===== src/rtl/draw_card_grid.sv =====
// Draws a ROWS x COLS grid of memory-game cards from a double-buffered state table, 2-cycle latency.
// Optional selection border around one card when CARD_GRID_CURSOR_EN is defined.
module draw_card_grid #(
    parameter int unsigned X_POS         = 50,
    parameter int unsigned Y_POS         = 50,
    parameter int unsigned CARD_W        = 100,
    parameter int unsigned CARD_H        = 140,
    parameter int unsigned GAP           = 20,
    parameter int unsigned COLS          = 4,
    parameter int unsigned ROWS          = 4,
    parameter int unsigned ADDR_W        = 4,
    parameter logic [11:0] COVERED_COLOR = 12'h0_A_A
`ifdef CARD_GRID_CURSOR_EN
    ,
    parameter int unsigned BORDER        = 4,
    parameter logic [11:0] CURSOR_COLOR  = 12'hF_F_0
`endif
) (
    input  logic                  pclk,
    input  logic                  rst,
    draw_card_grid_if.slave       vga_in,
    draw_card_grid_if.master      vga_out,
    input  logic                  card_wr,
    input  logic [ADDR_W-1:0]     card_addr,
    input  logic [13:0]           card_data,
    input  logic                  commit_req,
    output logic                  commit_busy,
    output logic                  commit_done
`ifdef CARD_GRID_CURSOR_EN
    ,
    input  logic                  cursor_en,
    input  logic [ADDR_W-1:0]     cursor_idx
`endif
);

    localparam int unsigned NCARDS  = ROWS * COLS;
    localparam int unsigned IDX_W   = (NCARDS > 1) ? $clog2(NCARDS) : 1;
    localparam int unsigned PITCH_X = CARD_W + GAP;
    localparam int unsigned PITCH_Y = CARD_H + GAP;

    typedef struct packed {
        logic        hs;
        logic        vs;
        logic        hblnk;
        logic        vblnk;
        logic [11:0] hcount;
        logic [11:0] vcount;
        logic [11:0] rgb;
    } vga_t;

    typedef enum logic {
        COMMIT_IDLE,
        COMMIT_PENDING
    } commit_state_t;

    commit_state_t state_q, state_d;
    logic          vblnk_prev_q, vblnk_prev_d;
    logic          commit_done_q, commit_done_d;
    logic [13:0]   shadow_q [NCARDS];
    logic [13:0]   shadow_d [NCARDS];
    logic [13:0]   active_q [NCARDS];
    logic [13:0]   active_d [NCARDS];
    logic          vblnk_rise;
    logic          apply;

    vga_t             bus_in;
    vga_t             s1_q, s1_d;
    vga_t             s2_q, s2_d;
    logic             hit_q, hit_d;
    logic [IDX_W-1:0] col_q, col_d;
    logic [IDX_W-1:0] row_q, row_d;
    logic             col_hit, row_hit;
    logic [11:0]      x_lo, y_lo;
    logic [IDX_W-1:0] sel_idx;
    logic [13:0]      card_sel;
`ifdef CARD_GRID_CURSOR_EN
    logic             border_q, border_d;
    logic             col_edge, row_edge;
`endif

    assign bus_in = {vga_in.hs, vga_in.vs, vga_in.hblnk, vga_in.vblnk,
                     vga_in.hcount, vga_in.vcount, vga_in.rgb};

    // Commit control: a pending request (or one arriving on the edge cycle itself)
    // copies the shadow table on the vblank rising edge.
    assign vblnk_rise = vga_in.vblnk & ~vblnk_prev_q;
    assign apply      = vblnk_rise & ((state_q == COMMIT_PENDING) | commit_req);

    always_comb begin
        state_d       = state_q;
        vblnk_prev_d  = vga_in.vblnk;
        commit_done_d = apply;
        shadow_d      = shadow_q;
        active_d      = active_q;

        unique case (state_q)
            COMMIT_IDLE:    if (commit_req && !apply) state_d = COMMIT_PENDING;
            COMMIT_PENDING: if (apply)                state_d = COMMIT_IDLE;
            default:                                  state_d = COMMIT_IDLE;
        endcase

        if (apply) begin
            active_d = shadow_q;
        end
        if (card_wr && (32'(card_addr) < NCARDS)) begin
            shadow_d[card_addr[IDX_W-1:0]] = card_data;
        end
    end

    assign commit_busy = (state_q == COMMIT_PENDING);
    assign commit_done = commit_done_q;

    // Stage 1: per-column and per-row window compares on the raster position.
    always_comb begin
        s1_d    = bus_in;
        col_hit = 1'b0;
        row_hit = 1'b0;
        col_d   = '0;
        row_d   = '0;
        x_lo    = '0;
        y_lo    = '0;
`ifdef CARD_GRID_CURSOR_EN
        col_edge = 1'b0;
        row_edge = 1'b0;
`endif
        for (int unsigned c = 0; c < COLS; c++) begin
            x_lo = 12'(X_POS + c * PITCH_X);
            if (bus_in.hcount >= x_lo && bus_in.hcount < x_lo + 12'(CARD_W)) begin
                col_hit = 1'b1;
                col_d   = IDX_W'(c);
`ifdef CARD_GRID_CURSOR_EN
                col_edge = (bus_in.hcount < x_lo + 12'(BORDER)) ||
                           (bus_in.hcount >= x_lo + 12'(CARD_W - BORDER));
`endif
            end
        end
        for (int unsigned r = 0; r < ROWS; r++) begin
            y_lo = 12'(Y_POS + r * PITCH_Y);
            if (bus_in.vcount >= y_lo && bus_in.vcount < y_lo + 12'(CARD_H)) begin
                row_hit = 1'b1;
                row_d   = IDX_W'(r);
`ifdef CARD_GRID_CURSOR_EN
                row_edge = (bus_in.vcount < y_lo + 12'(BORDER)) ||
                           (bus_in.vcount >= y_lo + 12'(CARD_H - BORDER));
`endif
            end
        end
        hit_d = col_hit & row_hit;
`ifdef CARD_GRID_CURSOR_EN
        border_d = col_edge | row_edge;
`endif
    end

    // Stage 2: colour select from the active table (cursor border wins over card colour).
    assign sel_idx  = IDX_W'(32'(row_q) * COLS + 32'(col_q));
    assign card_sel = active_q[sel_idx];

    always_comb begin
        s2_d = s1_q;
        if (hit_q && card_sel[0]) begin
            s2_d.rgb = card_sel[1] ? card_sel[13:2] : COVERED_COLOR;
        end
`ifdef CARD_GRID_CURSOR_EN
        if (cursor_en && (32'(cursor_idx) < NCARDS) && hit_q && border_q &&
            (32'(cursor_idx) == 32'(sel_idx))) begin
            s2_d.rgb = CURSOR_COLOR;
        end
`endif
    end

    always_ff @(posedge pclk) begin
        if (rst) begin
            state_q       <= COMMIT_IDLE;
            vblnk_prev_q  <= 1'b0;
            commit_done_q <= 1'b0;
            shadow_q      <= '{default: '0};
            active_q      <= '{default: '0};
            s1_q          <= '0;
            s2_q          <= '0;
            hit_q         <= 1'b0;
            col_q         <= '0;
            row_q         <= '0;
`ifdef CARD_GRID_CURSOR_EN
            border_q      <= 1'b0;
`endif
        end else begin
            state_q       <= state_d;
            vblnk_prev_q  <= vblnk_prev_d;
            commit_done_q <= commit_done_d;
            shadow_q      <= shadow_d;
            active_q      <= active_d;
            s1_q          <= s1_d;
            s2_q          <= s2_d;
            hit_q         <= hit_d;
            col_q         <= col_d;
            row_q         <= row_d;
`ifdef CARD_GRID_CURSOR_EN
            border_q      <= border_d;
`endif
        end
    end

    assign vga_out.hs     = s2_q.hs;
    assign vga_out.vs     = s2_q.vs;
    assign vga_out.hblnk  = s2_q.hblnk;
    assign vga_out.vblnk  = s2_q.vblnk;
    assign vga_out.hcount = s2_q.hcount;
    assign vga_out.vcount = s2_q.vcount;
    assign vga_out.rgb    = s2_q.rgb;

endmodule
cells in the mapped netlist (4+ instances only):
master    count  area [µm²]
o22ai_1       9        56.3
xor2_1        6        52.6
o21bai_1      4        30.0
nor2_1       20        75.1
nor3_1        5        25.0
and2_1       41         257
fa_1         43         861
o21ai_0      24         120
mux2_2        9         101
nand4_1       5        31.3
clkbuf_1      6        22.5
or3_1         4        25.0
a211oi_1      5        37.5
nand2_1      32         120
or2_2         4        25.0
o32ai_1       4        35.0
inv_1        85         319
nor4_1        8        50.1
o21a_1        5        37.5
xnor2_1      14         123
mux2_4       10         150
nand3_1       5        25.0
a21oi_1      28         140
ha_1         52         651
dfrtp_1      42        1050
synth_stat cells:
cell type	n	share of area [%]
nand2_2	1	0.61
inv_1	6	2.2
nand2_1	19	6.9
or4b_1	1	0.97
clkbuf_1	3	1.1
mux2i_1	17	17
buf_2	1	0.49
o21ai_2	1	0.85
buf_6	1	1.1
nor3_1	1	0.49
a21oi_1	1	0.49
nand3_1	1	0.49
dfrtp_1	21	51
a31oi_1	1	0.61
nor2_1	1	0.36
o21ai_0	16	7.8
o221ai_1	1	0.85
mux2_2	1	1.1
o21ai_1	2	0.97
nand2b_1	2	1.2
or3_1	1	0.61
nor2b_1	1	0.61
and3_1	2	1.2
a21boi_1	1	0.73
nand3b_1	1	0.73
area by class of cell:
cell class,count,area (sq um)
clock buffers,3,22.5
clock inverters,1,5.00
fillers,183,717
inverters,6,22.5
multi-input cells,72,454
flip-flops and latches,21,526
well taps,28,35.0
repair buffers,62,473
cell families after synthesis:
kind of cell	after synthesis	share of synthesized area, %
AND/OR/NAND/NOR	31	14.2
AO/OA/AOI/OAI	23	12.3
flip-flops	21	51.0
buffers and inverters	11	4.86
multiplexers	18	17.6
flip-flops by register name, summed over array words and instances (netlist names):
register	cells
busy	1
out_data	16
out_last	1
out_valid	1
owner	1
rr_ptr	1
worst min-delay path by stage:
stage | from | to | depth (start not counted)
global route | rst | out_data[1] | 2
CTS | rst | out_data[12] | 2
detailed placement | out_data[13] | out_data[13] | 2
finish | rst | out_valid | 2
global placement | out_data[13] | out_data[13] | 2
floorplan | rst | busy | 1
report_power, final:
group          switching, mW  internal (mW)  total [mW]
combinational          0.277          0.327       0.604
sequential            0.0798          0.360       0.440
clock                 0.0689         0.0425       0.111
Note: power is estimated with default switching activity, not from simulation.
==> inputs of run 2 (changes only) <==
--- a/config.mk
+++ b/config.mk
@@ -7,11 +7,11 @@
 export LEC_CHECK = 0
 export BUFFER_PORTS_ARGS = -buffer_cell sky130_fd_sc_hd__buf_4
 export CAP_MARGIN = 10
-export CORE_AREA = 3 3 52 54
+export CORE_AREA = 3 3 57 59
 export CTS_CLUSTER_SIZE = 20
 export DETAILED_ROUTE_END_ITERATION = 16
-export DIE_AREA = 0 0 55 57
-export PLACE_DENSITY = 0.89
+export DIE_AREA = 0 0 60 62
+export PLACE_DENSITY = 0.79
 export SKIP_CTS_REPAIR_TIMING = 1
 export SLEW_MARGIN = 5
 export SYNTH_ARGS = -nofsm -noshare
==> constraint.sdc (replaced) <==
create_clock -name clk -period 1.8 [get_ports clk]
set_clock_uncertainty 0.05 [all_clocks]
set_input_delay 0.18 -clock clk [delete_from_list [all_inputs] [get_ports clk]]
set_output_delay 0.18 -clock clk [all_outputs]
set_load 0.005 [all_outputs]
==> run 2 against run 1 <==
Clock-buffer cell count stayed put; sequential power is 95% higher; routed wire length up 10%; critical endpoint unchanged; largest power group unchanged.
* * * *
**Exercise objective**
Which lines of the data include "instances"? Copy each of them.

**Solution**
cells in the mapped netlist (4+ instances only):
flip-flops by register name, summed over array words and instances (netlist names):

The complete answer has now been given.